Almost to the exact day of her second birthday I did notice a big change. I braced myself for what was to come.
She started to cry more, and don’t ask her why because she couldn’t tell you. She won’t eat any food when I’m around unless it is fed to her by me on my fork off of my plate. She has expanded her comfort (to my husband’s absolute terror) climbing furniture. Last night, she colored a picture of the ocean across my whole living room rug. I freaking loved that rug. I tried to explain to her that was wrong and how upset I was. She replied “mommy don’t be upset, be cute!”… it was the most simultaneously cute and smug thing I have ever heard out of her mouth and all I could do was laugh.

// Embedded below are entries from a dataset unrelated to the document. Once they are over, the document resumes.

<file path="src/rtl/ssf_pkg.sv">
`default_nettype none
package ssf_pkg;
  // Clock and time base
  localparam int CLK_HZ = 20_000_000;
  localparam int TICK_NS = 10_000;
  localparam int TICK_CYC = TICK_NS / (1_000_000_000 / CLK_HZ);
  localparam int SAMPLE_NS = 12_200;
  localparam int SAMPLE_CYC = SAMPLE_NS / (1_000_000_000 / CLK_HZ);
  localparam int SHARE_LOSS_TICKS = 2;
  localparam int ALIVE_CYC = SHARE_LOSS_TICKS * TICK_CYC;
  localparam int TICK_PER_MS = 100;
  localparam logic [16:0] TICK_MAX = 17'h0_FFDC;

  // Command indices of the limit, timer and fault action words
  localparam logic [3:0] IDX_VIN_ON = 4'h0;
  localparam logic [3:0] IDX_VIN_OFF = 4'h1;
  localparam logic [3:0] IDX_VIN_OV_FAULT = 4'h2;
  localparam logic [3:0] IDX_VIN_OV_WARN = 4'h3;
  localparam logic [3:0] IDX_VIN_UV_WARN = 4'h4;
  localparam logic [3:0] IDX_VIN_UV_FAULT = 4'h5;
  localparam logic [3:0] IDX_HOT_FAULT = 4'h6;
  localparam logic [3:0] IDX_HOT_WARN = 4'h7;
  localparam logic [3:0] IDX_COLD_WARN = 4'h8;
  localparam logic [3:0] IDX_COLD_FAULT = 4'h9;
  localparam logic [3:0] IDX_TURN_ON_WAIT = 4'hA;
  localparam logic [3:0] IDX_RAMP_TIME = 4'hB;
  localparam logic [3:0] IDX_START_TIMEOUT = 4'hC;
  localparam logic [3:0] IDX_TURN_OFF_WAIT = 4'hD;
  localparam logic [3:0] IDX_OUT_OVER_ACTION = 4'hE;
  localparam logic [3:0] IDX_OUT_UNDER_ACTION = 4'hF;
  localparam logic [15:0] REG_RST = 16'h0000;
  localparam logic [15:0] BYTE_MASK = 16'h00FF;

  // Fault action byte layout and the soft-connect DAC mode code
  localparam int ACT_HI = 7;
  localparam int ACT_LO = 6;
  localparam int RETRY_HI = 5;
  localparam int RETRY_LO = 3;
  localparam int DELAY_HI = 2;
  localparam int DELAY_LO = 0;
  localparam logic [1:0] ACT_IGNORE = 2'h0;
  localparam logic [1:0] DAC_MODE_SOFT = 2'h0;

  // Status bit positions
  localparam int VS_OV_FAULT = 7;
  localparam int VS_UV_FAULT = 4;
  localparam int VS_TON_MAX = 2;
  localparam int SB_VOUT_OV = 5;
  localparam int SB_OTHER = 0;
  localparam int SW_VOUT = 15;

  typedef enum {
    SSF_OFF, SSF_ON_WAIT, SSF_RISE, SSF_RUN, SSF_OFF_WAIT, SSF_RETRY_WAIT, SSF_LATCHED
  } ssf_state_t;

  typedef struct packed {
    logic valid;
    logic write;
    logic [3:0] index;
    logic [15:0] wdata;
  } ssf_cmd_t;

  typedef struct packed {
    logic [5:0] vin;
    logic [3:0] temp;
  } ssf_limit_flags_t;

  typedef struct packed {
    logic [2:0] sync1;
    logic [2:0] sync2;
    logic share_s1;
    logic share_s2;
    logic share_prev;
    logic [7:0] tick_div;
    logic [9:0] alive_cnt;
    logic [7:0] samp_div;
    logic [15:0][15:0] regs;
    logic [15:0] rdata;
    ssf_state_t state;
    logic [16:0] cnt;
    logic [16:0] max_cnt;
    logic uv_unmask;
    logic [2:0] ov_retry;
    logic [2:0] uv_retry;
    logic [2:0] ov_deg;
    logic [2:0] uv_deg;
    logic [7:0] vout_status;
    logic [7:0] sum_byte;
    logic [15:0] sum_word;
    ssf_limit_flags_t flags;
    logic supply_en;
    logic trim_connect;
  } ssf_state_reg_t;
endpackage
`default_nettype wire

</file>
<file path="src/rtl/ssf_sequencer.sv">
// What this block does
// RULE_01 - Six input voltage limits, L11 volts, compared
// RULE_02 - Four temperature limits, L11 Celsius, supervised
// RULE_03 - Turn-on wait before enable, shared ticks only
// RULE_04 - Mode 00: ramp time, then trim soft-connect
// RULE_05 - Reach undervoltage level in time, else timeout
// RULE_06 - Zero start timeout means no limit
// RULE_07 - Turn-off wait, shared clock else internal tick
// RULE_08 - Timers run on 10 us tick, share-synced
// RULE_09 - L11 ms rounded to 10 us, max 655 ms
// RULE_10 - Output faults set status bits, pull alert low
// RULE_11 - Current-sense odd channel ignores output faults
// RULE_12 - Action 00 keeps channel running
// RULE_13 - Action 01 waits delay samples, then shuts down
// RULE_14 - Action 1x shuts down, then follows retry
// RULE_15 - Retry 000 stays off until faults cleared
// RULE_16 - Retry nonzero restarts forever after retry wait
// RULE_17 - Retry setting taken at off-then-on
// RULE_18 - Delay 000 immediate, else n samples ignored
// RULE_19 - Without shared edges start timers hold
`default_nettype none
module ssf_sequencer
  import ssf_pkg::*;
#(
  parameter int TICK_CYCLES = TICK_CYC,
  parameter int SAMPLE_CYCLES = SAMPLE_CYC,
  parameter int ALIVE_CYCLES = ALIVE_CYC
) (
  input wire logic sys_clk,
  input wire logic rstn,
  input wire ssf_cmd_t cmd,
  output logic [15:0] cmd_rdata,
  input wire logic channel_on_pin,
  input wire logic operation_on,
  input wire logic share_clk,
  input wire logic [1:0] dac_mode,
  input wire logic current_sense_mode,
  input wire logic out_over_detect,
  input wire logic out_under_detect,
  input wire logic clear_faults,
  input wire logic [15:0] retry_wait_ticks,
  input wire logic [15:0] sensed_input_voltage,
  input wire logic [15:0] die_temperature,
  output logic supply_enable,
  output logic trim_connect,
  output logic [7:0] vout_status,
  output logic [7:0] summary_byte,
  output logic [15:0] summary_word,
  output ssf_limit_flags_t limit_flags,
  output logic alert_line_low_oe
);

  initial begin
    if (TICK_CYCLES < 2 || TICK_CYCLES > 256) begin
      $error("TICK_CYCLES out of range");
    end
    if (SAMPLE_CYCLES < 1 || SAMPLE_CYCLES > 256) begin
      $error("SAMPLE_CYCLES out of range");
    end
    // The alive window must outlast one tick or turn-off would stall
    if (ALIVE_CYCLES <= TICK_CYCLES || ALIVE_CYCLES > 1023) begin
      $error("ALIVE_CYCLES out of range");
    end
    if (TICK_MAX > 17'(655 * TICK_PER_MS)) begin
      $error("TICK_MAX beyond the timer range");
    end
  end

  // L11 value as signed fixed point with 16 fraction bits
  function automatic logic signed [47:0] l11_fix(input logic [15:0] w);
    logic signed [47:0] m;
    logic [5:0] sh;
    m = 48'($signed(w[10:0]));
    sh = 6'($signed({w[15], w[15:11]}) + 6'sd16);
    return m <<< sh;
  endfunction

  // L11 milliseconds to 10 us ticks, rounded to nearest, saturated
  function automatic logic [16:0] l11_ticks(input logic [15:0] w);
    logic [47:0] p;
    logic [47:0] q;
    logic [4:0] ne;
    p = w[10] ? 48'h0000_0000_0000 : 48'(w[9:0]) * 48'(TICK_PER_MS);
    ne = 5'(-$signed(w[15:11]));
    if (!w[15]) begin
      q = p << w[15:11];
    end else begin
      q = (p + (48'h0000_0000_0001 << (ne - 5'h01))) >> ne;
    end
    return (q > 48'(TICK_MAX)) ? TICK_MAX : q[16:0];
  endfunction

  // Deglitch step: returns {shut, next count}
  function automatic logic [3:0] fault_step(input logic hit, input logic [7:0] act,
                                            input logic [2:0] deg, input logic samp);
    logic [3:0] r;
    r = 4'h0;
    if (hit && act[ACT_HI:ACT_LO] != ACT_IGNORE) begin // RULE_12
      if (deg == act[DELAY_HI:DELAY_LO]) begin // RULE_18
        r = {1'b1, deg}; // RULE_13 RULE_14
      end else begin
        r = {1'b0, samp ? 3'(deg + 3'h1) : deg}; // RULE_13
      end
    end
    return r;
  endfunction

  // Count-down step shared by every sequencing timer, stops at zero
  function automatic logic [16:0] dec17(input logic [16:0] v);
    return (v == 17'h0_0000) ? v : 17'(v - 17'h0_0001);
  endfunction

  ssf_state_reg_t s, n;
  logic share_edge;
  logic share_alive;
  logic int_tick;
  logic off_tick;
  logic samp_tick;
  logic on_req;
  logic ov_hit;
  logic uv_hit;
  logic [3:0] ov_res;
  logic [3:0] uv_res;
  logic ton_max_fault;
  logic [16:0] max_ticks;
  logic shut;
  logic signed [47:0] vin;
  logic signed [47:0] tmp;

  always_comb begin
    n = s;
    n.sync1 = {channel_on_pin, out_over_detect, out_under_detect};
    n.sync2 = s.sync1;
    n.share_s1 = share_clk;
    n.share_s2 = s.share_s1;
    n.share_prev = s.share_s2;

    // Time base
    share_edge = s.share_s2 && !s.share_prev;
    share_alive = s.alive_cnt != 10'h000;
    if (share_edge) begin
      n.alive_cnt = 10'(ALIVE_CYCLES);
    end else if (share_alive) begin
      n.alive_cnt = 10'(s.alive_cnt - 10'h001);
    end
    int_tick = s.tick_div == 8'(TICK_CYCLES - 1);
    if (share_edge || int_tick) begin
      n.tick_div = 8'h00; // RULE_08
    end else begin
      n.tick_div = 8'(s.tick_div + 8'h01);
    end
    // Turn-off falls back to the free tick when the shared clock stops
    off_tick = share_alive ? share_edge : int_tick; // RULE_07
    samp_tick = s.samp_div == 8'(SAMPLE_CYCLES - 1);
    if (samp_tick) begin
      n.samp_div = 8'h00;
    end else begin
      n.samp_div = 8'(s.samp_div + 8'h01);
    end

    // Register port
    if (cmd.valid && cmd.write) begin
      if (cmd.index >= IDX_OUT_OVER_ACTION) begin
        // Action words are one byte; the upper byte reads back as zero
        n.regs[cmd.index] = cmd.wdata & BYTE_MASK;
      end else begin
        n.regs[cmd.index] = cmd.wdata;
      end
    end
    if (cmd.valid && !cmd.write) begin
      n.rdata = s.regs[cmd.index];
    end

    // Limit supervision
    vin = l11_fix(sensed_input_voltage);
    tmp = l11_fix(die_temperature);
    n.flags.vin[0] = vin >= l11_fix(s.regs[IDX_VIN_ON]); // RULE_01
    n.flags.vin[1] = vin < l11_fix(s.regs[IDX_VIN_OFF]); // RULE_01
    n.flags.vin[2] = vin > l11_fix(s.regs[IDX_VIN_OV_FAULT]); // RULE_01
    n.flags.vin[3] = vin > l11_fix(s.regs[IDX_VIN_OV_WARN]); // RULE_01
    n.flags.vin[4] = vin < l11_fix(s.regs[IDX_VIN_UV_WARN]); // RULE_01
    n.flags.vin[5] = vin < l11_fix(s.regs[IDX_VIN_UV_FAULT]); // RULE_01
    n.flags.temp[0] = tmp > l11_fix(s.regs[IDX_HOT_FAULT]); // RULE_02
    n.flags.temp[1] = tmp > l11_fix(s.regs[IDX_HOT_WARN]); // RULE_02
    n.flags.temp[2] = tmp < l11_fix(s.regs[IDX_COLD_WARN]); // RULE_02
    n.flags.temp[3] = tmp < l11_fix(s.regs[IDX_COLD_FAULT]); // RULE_02

    // Output faults, only while the supply is driven
    on_req = s.sync2[2] || operation_on;
    ov_hit = s.sync2[1] && s.supply_en && !current_sense_mode; // RULE_11
    uv_hit = s.sync2[0] && s.supply_en && s.uv_unmask && !current_sense_mode; // RULE_11
    ov_res = fault_step(ov_hit, s.regs[IDX_OUT_OVER_ACTION][7:0], s.ov_deg, samp_tick);
    uv_res = fault_step(uv_hit, s.regs[IDX_OUT_UNDER_ACTION][7:0], s.uv_deg, samp_tick);
    n.ov_deg = ov_res[2:0];
    n.uv_deg = uv_res[2:0];
    max_ticks = l11_ticks(s.regs[IDX_START_TIMEOUT]);
    ton_max_fault = 1'b0;
    shut = ov_res[3] || uv_res[3];

    // Start timeout runs until the output clears its undervoltage level
    if ((s.state == SSF_RISE || s.state == SSF_RUN) && !s.uv_unmask) begin
      if (!s.sync2[0]) begin
        n.uv_unmask = 1'b1; // RULE_05
      end else if (max_ticks != 17'h0_0000) begin // RULE_06
        if (s.max_cnt == 17'h0_0000) begin
          ton_max_fault = 1'b1; // RULE_05
        end else if (share_edge) begin
          n.max_cnt = dec17(s.max_cnt); // RULE_05 RULE_19
        end
      end
    end

    // Status: a new event wins over a clear in the same cycle
    if (clear_faults) begin
      n.vout_status = 8'h00;
      n.sum_byte = 8'h00;
      n.sum_word = 16'h0000;
    end
    if (ov_hit) begin
      n.vout_status[VS_OV_FAULT] = 1'b1; // RULE_10
      n.sum_byte[SB_VOUT_OV] = 1'b1; // RULE_10
      n.sum_word[SB_VOUT_OV] = 1'b1; // RULE_10
      n.sum_word[SW_VOUT] = 1'b1; // RULE_10
    end
    if (uv_hit) begin
      n.vout_status[VS_UV_FAULT] = 1'b1; // RULE_10
    end
    if (ton_max_fault) begin
      n.vout_status[VS_TON_MAX] = 1'b1; // RULE_05
    end
    if (uv_hit || ton_max_fault) begin
      n.sum_byte[SB_OTHER] = 1'b1; // RULE_10
      n.sum_word[SB_OTHER] = 1'b1; // RULE_10
      n.sum_word[SW_VOUT] = 1'b1; // RULE_10
    end

    // Channel sequence
    case (s.state)
      SSF_OFF: begin
        n.supply_en = 1'b0;
        n.trim_connect = 1'b0;
        if (on_req) begin
          // Retry fields latched here, so a new write waits for the next cycle on
          n.ov_retry = s.regs[IDX_OUT_OVER_ACTION][RETRY_HI:RETRY_LO]; // RULE_17
          n.uv_retry = s.regs[IDX_OUT_UNDER_ACTION][RETRY_HI:RETRY_LO]; // RULE_17
          n.cnt = l11_ticks(s.regs[IDX_TURN_ON_WAIT]); // RULE_09
          n.state = SSF_ON_WAIT;
        end
      end
      SSF_ON_WAIT: begin
        if (!on_req) begin
          n.state = SSF_OFF;
        end else if (s.cnt == 17'h0_0000) begin
          n.supply_en = 1'b1; // RULE_03
          n.uv_unmask = 1'b0;
          n.cnt = l11_ticks(s.regs[IDX_RAMP_TIME]); // RULE_09
          n.max_cnt = max_ticks;
          n.state = SSF_RISE;
        end else if (share_edge) begin
          n.cnt = dec17(s.cnt); // RULE_03 RULE_19
        end
      end
      SSF_RISE, SSF_RUN: begin
        if (shut || ton_max_fault) begin
          n.supply_en = 1'b0; // RULE_13 RULE_14
          n.trim_connect = 1'b0;
          n.uv_unmask = 1'b0;
          if (ton_max_fault || (ov_res[3] ? s.ov_retry : s.uv_retry) == 3'h0) begin
            n.state = SSF_LATCHED; // RULE_15
          end else begin
            n.cnt = {1'b0, retry_wait_ticks}; // RULE_16
            n.state = SSF_RETRY_WAIT;
          end
        end else if (!on_req) begin
          n.cnt = l11_ticks(s.regs[IDX_TURN_OFF_WAIT]); // RULE_09
          n.state = SSF_OFF_WAIT;
        end else if (s.state == SSF_RISE) begin
          if (s.cnt == 17'h0_0000) begin
            n.trim_connect = dac_mode == DAC_MODE_SOFT; // RULE_04
            n.state = SSF_RUN;
          end else if (share_edge) begin
            n.cnt = dec17(s.cnt); // RULE_04 RULE_19
          end
        end
      end
      SSF_OFF_WAIT: begin
        if (shut) begin
          n.supply_en = 1'b0;
          n.trim_connect = 1'b0;
          n.state = SSF_OFF;
        end else if (on_req) begin
          n.state = s.trim_connect ? SSF_RUN : SSF_RISE;
        end else if (s.cnt == 17'h0_0000) begin
          n.supply_en = 1'b0; // RULE_07
          n.trim_connect = 1'b0;
          n.uv_unmask = 1'b0;
          n.state = SSF_OFF;
        end else if (off_tick) begin
          n.cnt = dec17(s.cnt); // RULE_07
        end
      end
      SSF_RETRY_WAIT: begin
        if (!on_req) begin
          n.state = SSF_OFF; // RULE_16
        end else if (s.cnt == 17'h0_0000) begin
          n.cnt = l11_ticks(s.regs[IDX_TURN_ON_WAIT]);
          n.state = SSF_ON_WAIT; // RULE_16
        end else if (off_tick) begin
          n.cnt = dec17(s.cnt);
        end
      end
      SSF_LATCHED: begin
        if (clear_faults) begin
          n.state = SSF_OFF; // RULE_15
        end
      end
      default: begin
        n.state = SSF_OFF;
      end
    endcase
  end

  always_ff @(posedge sys_clk) begin
    if (!rstn) begin
      s <= '0;
      s.regs <= {16{REG_RST}};
      s.state <= SSF_OFF;
    end else begin
      s <= n;
    end
  end

  assign cmd_rdata = s.rdata;
  assign supply_enable = s.supply_en;
  assign trim_connect = s.trim_connect;
  assign vout_status = s.vout_status;
  assign summary_byte = s.sum_byte;
  assign summary_word = s.sum_word;
  assign limit_flags = s.flags;
  // Held low while any output fault bit stands
  assign alert_line_low_oe = s.vout_status != 8'h00; // RULE_10

endmodule // ssf_sequencer
`default_nettype wire

</file>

But, there are sweet changes I noticed too. When we hug she now puts her arms around my neck and squeezes me super tight. She is able to string together much more conversation with me, and tells me I’m pretty and I’m her best friend. We can spend a whole day together and not get bored. She loves helping me with everything… even emptying the dishwasher and folding laundry. When we leave the house for the day she asks for her sunglasses so we can be stylish together. Her love for me is just boiling over.

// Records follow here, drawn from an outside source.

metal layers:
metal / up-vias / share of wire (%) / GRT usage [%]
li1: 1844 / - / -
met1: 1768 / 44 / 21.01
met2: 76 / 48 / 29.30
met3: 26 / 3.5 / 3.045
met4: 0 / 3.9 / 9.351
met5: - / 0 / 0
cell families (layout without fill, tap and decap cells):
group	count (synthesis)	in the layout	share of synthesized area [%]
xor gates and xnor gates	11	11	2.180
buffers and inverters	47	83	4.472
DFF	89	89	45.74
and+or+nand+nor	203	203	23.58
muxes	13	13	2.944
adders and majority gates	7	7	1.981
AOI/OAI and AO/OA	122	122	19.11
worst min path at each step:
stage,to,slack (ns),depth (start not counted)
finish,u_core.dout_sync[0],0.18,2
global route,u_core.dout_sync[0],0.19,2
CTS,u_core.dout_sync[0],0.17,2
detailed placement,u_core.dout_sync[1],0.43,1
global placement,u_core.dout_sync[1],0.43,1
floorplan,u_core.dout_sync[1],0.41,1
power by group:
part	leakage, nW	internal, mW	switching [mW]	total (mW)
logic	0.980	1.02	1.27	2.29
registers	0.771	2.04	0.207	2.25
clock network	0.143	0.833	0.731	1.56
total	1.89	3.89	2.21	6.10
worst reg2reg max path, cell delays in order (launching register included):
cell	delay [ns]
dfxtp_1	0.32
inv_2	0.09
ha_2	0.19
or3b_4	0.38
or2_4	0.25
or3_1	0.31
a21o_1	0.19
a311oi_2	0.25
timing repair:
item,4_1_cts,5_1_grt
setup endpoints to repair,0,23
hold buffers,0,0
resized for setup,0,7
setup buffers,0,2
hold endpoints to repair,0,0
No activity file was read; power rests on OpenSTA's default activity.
<file path="config.mk">
export PLATFORM = sky130hd
export DESIGN_NAME = bcdrs_top
export DESIGN_NICKNAME = d
export VERILOG_FILES = /design/src/logic/bcdrs_pkg.sv /design/src/logic/bcdrs_top.sv /design/src/logic/bcdrs_buf2.sv /design/src/logic/bcdrs_hs.sv
export VERILOG_INCLUDE_DIRS = /design/src /design/src/logic
export SDC_FILE = /design/constraint.sdc
export NUM_CORES = 1
export LEC_CHECK = 0
export BUFFER_PORTS_ARGS = -buffer_cell sky130_fd_sc_hd__clkbuf_2
export CELL_PAD_IN_SITES_DETAIL_PLACEMENT = 1
export CELL_PAD_IN_SITES_GLOBAL_PLACEMENT = 2
export CORE_UTILIZATION = 35
export CTS_BUF_LIST = sky130_fd_sc_hd__clkbuf_8
export DETAILED_ROUTE_END_ITERATION = 10
export PLACE_DENSITY_LB_ADDON = 0.1
export RECOVER_POWER = 100
export SLEW_MARGIN = 20
export SYNTH_ARGS = -nofsm -noshare
export SYNTH_HDL_FRONTEND = slang
export SYNTH_SLANG_ARGS = --single-unit
</file>
<file path="constraint.sdc">
create_clock -name core_clk_i -period 3.95 [get_ports core_clk_i]
set_clock_uncertainty 0.1 [all_clocks]
set_input_delay 0.79 -clock core_clk_i [delete_from_list [all_inputs] [get_ports core_clk_i]]
set_output_delay 0.79 -clock core_clk_i [all_outputs]
set_load 0.005 [all_outputs]
</file>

So, for as terrible and tiring as two can be, there are equal parts that are wonderful.
Yes, two is going to try my patience to the max. No, I cannot stand the whining. I miss eating my own dinner… I’m actually dumbfounded I haven’t lost weight. I need a vacation. And a spa treatment. Maybe a massage. Okay, a massage, margarita, and a nap.
However, I enjoy every second with her more each day, and know that through all the stress of having a toddler that we are making so many precious memories during this year that I will treasure forever!
4 Replies to “OK – I Guess “Two” Might be a Little Terrible… But It’s also Amazingly Wonderful”
cherish every moment!
Now I have more reasons to look forward to when my son turns 2! Lovely post! 🙂
So cute! Agree, I have to prep myself for my baby, he’s 11 months now. Lol.